As a parallel, there are some sites where you can put in a simple drawing ( a 2D part, you specify material/thickness), and they will machine the part for you out of a variety of materials. The machining is generally laser or water jet, all computer controlled right from your drawing. It's all automatically and instantly quoted based on some algorithm of the complexity of cuts and material. For a hobbyist, or other project, wanting to make a few dozen identical parts, it could make good sense. Here's one:

Big Blue Saw


-ERD50
 
Originally Posted by Purron
Three-dimensional printing makes it as cheap to create single items as it is to produce thousands and thus undermines economies of scale.

Just for clarification, the quote above is from an article in The Economist. I provided a link to it in the OP. Here's more discussion from the article regarding this point:

"The additive approach to manufacturing has several big advantages over the conventional one. It cuts costs by getting rid of production lines. It reduces waste enormously, requiring as little as one-tenth of the amount of material. It allows the creation of parts in shapes that conventional techniques cannot achieve, resulting in new, much more efficient designs in aircraft wings or heat exchangers, for example. It enables the production of a single item quickly and cheaply—and then another one after the design has been refined.

For many years 3D printers were used in this way for prototyping, mainly in the aerospace, medical and automotive industries. Once a design was finalised, a production line would be set up and parts would be manufactured and assembled using conventional methods. But 3D printing has now improved to the point that it is starting to be used to produce the finished items themselves. It is already competitive with plastic injection-moulding for runs of around 1,000 items, and this figure will rise as the technology matures. And because each item is created individually, rather than from a single mould, each can be made slightly differently at almost no extra cost. Mass production could, in short, give way to mass customisation for all kinds of products, from shoes to spectacles to kitchenware.

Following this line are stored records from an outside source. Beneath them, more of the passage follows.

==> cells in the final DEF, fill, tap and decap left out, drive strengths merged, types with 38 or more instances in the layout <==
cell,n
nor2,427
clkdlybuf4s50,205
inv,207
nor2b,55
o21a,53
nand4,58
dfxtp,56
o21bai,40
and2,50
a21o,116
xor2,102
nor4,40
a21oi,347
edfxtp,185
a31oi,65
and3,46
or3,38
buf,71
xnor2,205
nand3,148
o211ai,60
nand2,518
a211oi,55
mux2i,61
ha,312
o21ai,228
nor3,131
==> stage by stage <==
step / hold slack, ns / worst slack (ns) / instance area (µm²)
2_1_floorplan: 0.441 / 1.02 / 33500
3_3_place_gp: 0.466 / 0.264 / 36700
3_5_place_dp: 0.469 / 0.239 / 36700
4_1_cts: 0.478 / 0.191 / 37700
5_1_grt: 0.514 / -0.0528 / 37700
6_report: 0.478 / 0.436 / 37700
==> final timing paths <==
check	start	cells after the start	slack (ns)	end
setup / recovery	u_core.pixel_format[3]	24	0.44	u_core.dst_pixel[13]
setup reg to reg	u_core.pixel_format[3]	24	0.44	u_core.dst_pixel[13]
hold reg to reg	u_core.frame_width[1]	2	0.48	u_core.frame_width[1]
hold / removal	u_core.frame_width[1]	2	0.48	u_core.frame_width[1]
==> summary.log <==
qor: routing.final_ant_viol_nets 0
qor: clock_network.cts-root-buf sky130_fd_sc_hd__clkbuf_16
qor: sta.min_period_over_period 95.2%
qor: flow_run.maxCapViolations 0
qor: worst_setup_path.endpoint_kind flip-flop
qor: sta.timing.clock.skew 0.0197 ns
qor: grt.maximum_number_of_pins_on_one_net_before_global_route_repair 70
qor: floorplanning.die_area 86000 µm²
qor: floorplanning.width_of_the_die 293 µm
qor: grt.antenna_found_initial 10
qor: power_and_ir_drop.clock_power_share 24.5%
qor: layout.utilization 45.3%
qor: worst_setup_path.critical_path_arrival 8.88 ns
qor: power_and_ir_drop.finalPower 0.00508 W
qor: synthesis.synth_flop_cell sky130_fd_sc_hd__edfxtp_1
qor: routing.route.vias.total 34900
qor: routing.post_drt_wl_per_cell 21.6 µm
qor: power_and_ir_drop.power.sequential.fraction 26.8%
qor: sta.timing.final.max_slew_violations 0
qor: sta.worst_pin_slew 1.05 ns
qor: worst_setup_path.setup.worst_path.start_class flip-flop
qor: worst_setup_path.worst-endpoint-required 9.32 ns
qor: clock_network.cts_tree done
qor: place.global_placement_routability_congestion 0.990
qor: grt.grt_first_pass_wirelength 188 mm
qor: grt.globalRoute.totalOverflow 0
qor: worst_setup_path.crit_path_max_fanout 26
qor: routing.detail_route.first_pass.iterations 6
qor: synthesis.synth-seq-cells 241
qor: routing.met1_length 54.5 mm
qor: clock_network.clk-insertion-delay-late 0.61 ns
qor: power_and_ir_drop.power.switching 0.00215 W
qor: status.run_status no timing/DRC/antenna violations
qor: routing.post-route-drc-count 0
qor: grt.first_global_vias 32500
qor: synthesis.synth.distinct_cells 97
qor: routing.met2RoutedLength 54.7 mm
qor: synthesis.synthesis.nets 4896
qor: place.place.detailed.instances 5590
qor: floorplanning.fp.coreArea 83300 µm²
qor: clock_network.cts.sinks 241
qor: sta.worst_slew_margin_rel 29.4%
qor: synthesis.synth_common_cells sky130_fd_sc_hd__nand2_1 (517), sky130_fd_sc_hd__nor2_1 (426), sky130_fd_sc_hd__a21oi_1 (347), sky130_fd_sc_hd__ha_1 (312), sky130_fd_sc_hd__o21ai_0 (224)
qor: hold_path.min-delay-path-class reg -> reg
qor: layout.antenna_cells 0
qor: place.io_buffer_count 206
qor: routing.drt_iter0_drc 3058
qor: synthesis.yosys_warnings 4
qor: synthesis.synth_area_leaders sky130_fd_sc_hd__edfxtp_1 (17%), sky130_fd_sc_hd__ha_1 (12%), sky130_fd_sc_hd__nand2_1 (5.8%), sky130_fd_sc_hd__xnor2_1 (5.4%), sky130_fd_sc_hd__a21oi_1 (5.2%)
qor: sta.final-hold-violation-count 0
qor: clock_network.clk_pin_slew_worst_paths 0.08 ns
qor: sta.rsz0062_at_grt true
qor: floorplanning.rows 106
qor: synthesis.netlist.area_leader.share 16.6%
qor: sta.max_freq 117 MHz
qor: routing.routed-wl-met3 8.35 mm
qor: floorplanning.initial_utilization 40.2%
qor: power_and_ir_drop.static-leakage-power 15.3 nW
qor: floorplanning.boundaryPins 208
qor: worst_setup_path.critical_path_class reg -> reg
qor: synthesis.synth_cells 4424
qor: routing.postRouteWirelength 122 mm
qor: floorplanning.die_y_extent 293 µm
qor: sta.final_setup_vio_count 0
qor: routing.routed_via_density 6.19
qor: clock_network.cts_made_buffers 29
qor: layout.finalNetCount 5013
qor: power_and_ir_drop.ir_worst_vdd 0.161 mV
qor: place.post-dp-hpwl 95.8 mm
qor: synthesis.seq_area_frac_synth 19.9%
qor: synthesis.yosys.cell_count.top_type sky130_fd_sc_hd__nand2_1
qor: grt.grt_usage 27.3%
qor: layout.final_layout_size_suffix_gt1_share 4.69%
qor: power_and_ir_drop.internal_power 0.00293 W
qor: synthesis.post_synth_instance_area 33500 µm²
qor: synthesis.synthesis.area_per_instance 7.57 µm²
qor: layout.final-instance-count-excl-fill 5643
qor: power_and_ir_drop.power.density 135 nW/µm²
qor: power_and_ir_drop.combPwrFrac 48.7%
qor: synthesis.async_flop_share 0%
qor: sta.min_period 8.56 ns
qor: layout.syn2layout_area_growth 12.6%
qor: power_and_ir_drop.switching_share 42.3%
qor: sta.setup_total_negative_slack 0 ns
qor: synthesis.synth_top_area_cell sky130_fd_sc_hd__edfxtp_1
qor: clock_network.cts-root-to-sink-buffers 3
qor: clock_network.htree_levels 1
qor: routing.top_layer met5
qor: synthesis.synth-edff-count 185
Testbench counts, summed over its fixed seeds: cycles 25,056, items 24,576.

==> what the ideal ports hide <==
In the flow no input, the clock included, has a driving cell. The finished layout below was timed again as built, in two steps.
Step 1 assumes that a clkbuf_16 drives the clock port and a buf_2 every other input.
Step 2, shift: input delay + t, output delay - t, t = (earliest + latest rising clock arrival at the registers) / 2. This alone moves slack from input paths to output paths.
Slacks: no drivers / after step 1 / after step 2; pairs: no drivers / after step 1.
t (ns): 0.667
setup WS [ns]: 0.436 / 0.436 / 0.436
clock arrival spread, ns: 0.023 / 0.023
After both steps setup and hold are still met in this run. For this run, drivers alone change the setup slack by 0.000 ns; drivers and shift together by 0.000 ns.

By reducing the barriers to entry for manufacturing, 3D printing should also promote innovation. If you can design a shape on a computer, you can turn it into an object. You can print a dozen, see if there is a market for them, and print 50 more if there is, modifying the design using feedback from early users. This will be a boon to inventors and start-ups, because trying out new products will become less risky and expensive. And just as open-source programmers collaborate by sharing software code, engineers are already starting to collaborate on open-source designs for objects and hardware."
 
Just for clarification, the quote above is from an article in The Economist. I provided a link to it in the OP. Here's more discussion from the article regarding this point: ...


Thanks Purron - I did realize that quote about 'undermines' was from the article, not your words. I just thought it over-stated it a bit and was surprised to see The Economist engaging in what appeared to me to be hyperbole - but I see one definition of 'undermine' is 'to erode', and that seems valid.

At any rate, it is fascinating tech, and there are many positive ramifications. That was a great point about the customization at effectively zero added cost. Very interesting.

-ERD50
 
I also had a prototype part made way, way, WAY back in 1989 using something similar to the technique ERD50 mentioned. I cannot recall all the details but I think it was a small turnbuckle that was about the size of a grain of rice with ports for injecting epoxy to glue a carbon fiber thread into it.

Used a resin and a laser that made the part by hardening the resin in 1 or 2 mil layers and the blueprint was a CAD/CAM generated 3D image.

Seemed like Buck Rodgers stuff back then and the 3D printer is a nice evolution of the technology.